* WHAT THE EXERCISE ASKS:
In the records below, the line with "dfrtp_1 | 174 | 4350" opens the range and the line with "clkbuf_1 | 178 | 668" closes it; print that range exactly and nothing else.
:: SOURCE MATERIAL ::
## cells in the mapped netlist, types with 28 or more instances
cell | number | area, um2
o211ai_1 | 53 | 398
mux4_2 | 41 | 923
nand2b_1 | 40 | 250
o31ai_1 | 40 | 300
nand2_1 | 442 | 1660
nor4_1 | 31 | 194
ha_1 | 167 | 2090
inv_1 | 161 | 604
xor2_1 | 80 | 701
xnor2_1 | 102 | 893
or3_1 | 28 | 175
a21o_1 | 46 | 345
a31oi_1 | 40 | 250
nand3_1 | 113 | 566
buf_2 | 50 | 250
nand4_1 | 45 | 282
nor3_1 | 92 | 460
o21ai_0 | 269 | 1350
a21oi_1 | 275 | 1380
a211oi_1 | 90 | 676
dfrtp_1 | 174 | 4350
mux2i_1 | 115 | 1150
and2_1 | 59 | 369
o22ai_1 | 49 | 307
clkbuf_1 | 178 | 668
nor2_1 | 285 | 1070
### config.mk
export PLATFORM = sky130hd
export DESIGN_NAME = qual_ff_clkdiv
export DESIGN_NICKNAME = d
export VERILOG_FILES = /design/src/rtl/qual_ff_clkdiv.sv
export SDC_FILE = /design/constraint.sdc
export NUM_CORES = 1
export LEC_CHECK = 0
export ABC_AREA = 1
export ABC_CLOCK_PERIOD_IN_PS = 1400
export BUFFER_PORTS_ARGS = -buffer_cell sky130_fd_sc_hd__buf_2
export CORE_MARGIN = 3
export CORE_UTILIZATION = 30
export CTS_BUF_LIST = sky130_fd_sc_hd__clkbuf_2 sky130_fd_sc_hd__clkbuf_4 sky130_fd_sc_hd__clkbuf_8
export CTS_CLUSTER_DIAMETER = 120
export DETAILED_ROUTE_END_ITERATION = 8
export PLACE_DENSITY = 0.56
export REMOVE_ABC_BUFFERS = 1
export SLEW_MARGIN = 25
export SYNTH_ARGS = -nofsm -noshare
export SYNTH_HDL_FRONTEND = slang
export SYNTH_SLANG_ARGS = --single-unit
### constraint.sdc
create_clock -name clk -period 1.4 [get_ports clk]
set_input_delay 0.28 -clock clk [delete_from_list [all_inputs] [get_ports clk]]
set_output_delay 0.28 -clock clk [all_outputs]
set_load 0.02 [all_outputs]
===== src/rtl/fmb_pkg.sv =====
// Shared types and constants for the find_best_neighbor next-hop selector.
package fmb_pkg;

  typedef enum logic [3:0] {
    S_IDLE,
    S_ARMED,
    S_CNT,
    S_RD_ID,
    S_RD_HOP,
    S_RD_Q,
    S_RD_E,
    S_EVAL,
    S_DONE
  } state_t;

  // Default node-memory layout of the neighbour tables
  localparam logic [10:0] DEF_NCOUNT_ADDR = 11'h2C4;
  localparam logic [10:0] DEF_ID_BASE     = 11'h0F2;
  localparam logic [10:0] DEF_HOPS_BASE   = 11'h132;
  localparam logic [10:0] DEF_Q_BASE      = 11'h172;
  localparam logic [10:0] DEF_E_BASE      = 11'h1B2;

  // Fill bits for the best registers after reset/start: Q cleared,
  // hops and ID saturated so any real candidate compares as better.
  localparam bit BEST_Q_RST_BIT   = 1'b0;
  localparam bit BEST_KEY_RST_BIT = 1'b1;

endpackage
[src/rtl/spi_byte_link.sv]
// rtl/spi_byte_link.sv - SPI slave byte front-end: pin sync, MOSI deserializer, MISO serializer with reply latch
module spi_byte_link #(
    parameter int         SYNC_STAGES = 2,
    parameter logic [7:0] IDLE_BYTE   = 8'hFF
) (
    input  logic       clk,
    input  logic       rst,
    input  logic       spi_sck,
    input  logic       spi_mosi,
    input  logic       spi_cs,
    output logic       spi_miso,
    output logic [7:0] rx_data,
    output logic       rx_valid,
    output logic       rx_first,
    output logic       frame_start,
    output logic       frame_end,
    input  logic [7:0] tx_data,
    input  logic       tx_wr,
    output logic       tx_underrun
);

    logic [SYNC_STAGES-1:0] sck_sync, mosi_sync, cs_sync;
    logic                   sck_d, cs_d;
    logic                   sck_s, mosi_s, cs_s;

    logic [6:0] rx_shift;
    logic [2:0] bit_cnt;
    logic       byte_done;
    logic       first_flag;
    logic [7:0] tx_latch;
    logic       latch_full;
    logic [7:0] tx_shift;

    logic       cs_rise, cs_fall, sck_rise, sck_fall, load_next;
    logic [7:0] rx_byte;

    assign sck_s  = sck_sync[SYNC_STAGES-1];
    assign mosi_s = mosi_sync[SYNC_STAGES-1];
    assign cs_s   = cs_sync[SYNC_STAGES-1];

    // CS edges take precedence; an SCK edge landing in the same clk is dropped
    assign cs_rise   = cs_s & ~cs_d;
    assign cs_fall   = ~cs_s & cs_d;
    assign sck_rise  = cs_s & ~cs_rise & sck_s & ~sck_d;
    assign sck_fall  = cs_s & ~cs_rise & ~sck_s & sck_d;
    assign load_next = cs_rise | (sck_fall & byte_done);
    assign rx_byte   = {rx_shift, mosi_s};

    assign spi_miso = cs_s & tx_shift[7];

    always_ff @(posedge clk or posedge rst) begin
        if (rst) begin
            sck_sync  <= '0;
            mosi_sync <= '0;
            cs_sync   <= '0;
            sck_d     <= 1'b0;
            cs_d      <= 1'b0;
        end else begin
            sck_sync  <= {sck_sync[SYNC_STAGES-2:0], spi_sck};
            mosi_sync <= {mosi_sync[SYNC_STAGES-2:0], spi_mosi};
            cs_sync   <= {cs_sync[SYNC_STAGES-2:0], spi_cs};
            sck_d     <= sck_s;
            cs_d      <= cs_s;
        end
    end

    always_ff @(posedge clk or posedge rst) begin
        if (rst) begin
            rx_shift    <= '0;
            bit_cnt     <= '0;
            byte_done   <= 1'b0;
            first_flag  <= 1'b1;
            tx_latch    <= '0;
            latch_full  <= 1'b0;
            tx_shift    <= IDLE_BYTE;
            rx_data     <= '0;
            rx_valid    <= 1'b0;
            rx_first    <= 1'b0;
            frame_start <= 1'b0;
            frame_end   <= 1'b0;
            tx_underrun <= 1'b0;
        end else begin
            rx_valid    <= 1'b0;
            rx_first    <= 1'b0;
            tx_underrun <= 1'b0;
            frame_start <= cs_rise;
            frame_end   <= cs_fall;

            if (tx_wr) begin
                tx_latch   <= tx_data;
                latch_full <= 1'b1;
            end

            // A write coinciding with a load of an empty latch goes straight to the shifter
            if (load_next) begin
                if (latch_full) begin
                    tx_shift <= tx_latch;
                    if (!tx_wr)
                        latch_full <= 1'b0;
                end else if (tx_wr) begin
                    tx_shift   <= tx_data;
                    latch_full <= 1'b0;
                end else begin
                    tx_shift    <= IDLE_BYTE;
                    tx_underrun <= 1'b1;
                end
            end

            if (cs_rise || cs_fall) begin
                bit_cnt    <= '0;
                byte_done  <= 1'b0;
                first_flag <= 1'b1;
            end else if (sck_rise) begin
                rx_shift <= rx_byte[6:0];
                bit_cnt  <= bit_cnt + 3'd1;
                if (bit_cnt == 3'd7) begin
                    rx_data    <= rx_byte;
                    rx_valid   <= 1'b1;
                    rx_first   <= first_flag;
                    first_flag <= 1'b0;
                    byte_done  <= 1'b1;
                end
            end else if (sck_fall) begin
                if (byte_done)
                    byte_done <= 1'b0;
                else if (bit_cnt != 3'd0)
                    tx_shift <= {tx_shift[6:0], 1'b0};
            end
        end
    end

endmodule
:::
* EXERCISE RESULT:
dfrtp_1 | 174 | 4350
mux2i_1 | 115 | 1150
and2_1 | 59 | 369
o22ai_1 | 49 | 307
clkbuf_1 | 178 | 668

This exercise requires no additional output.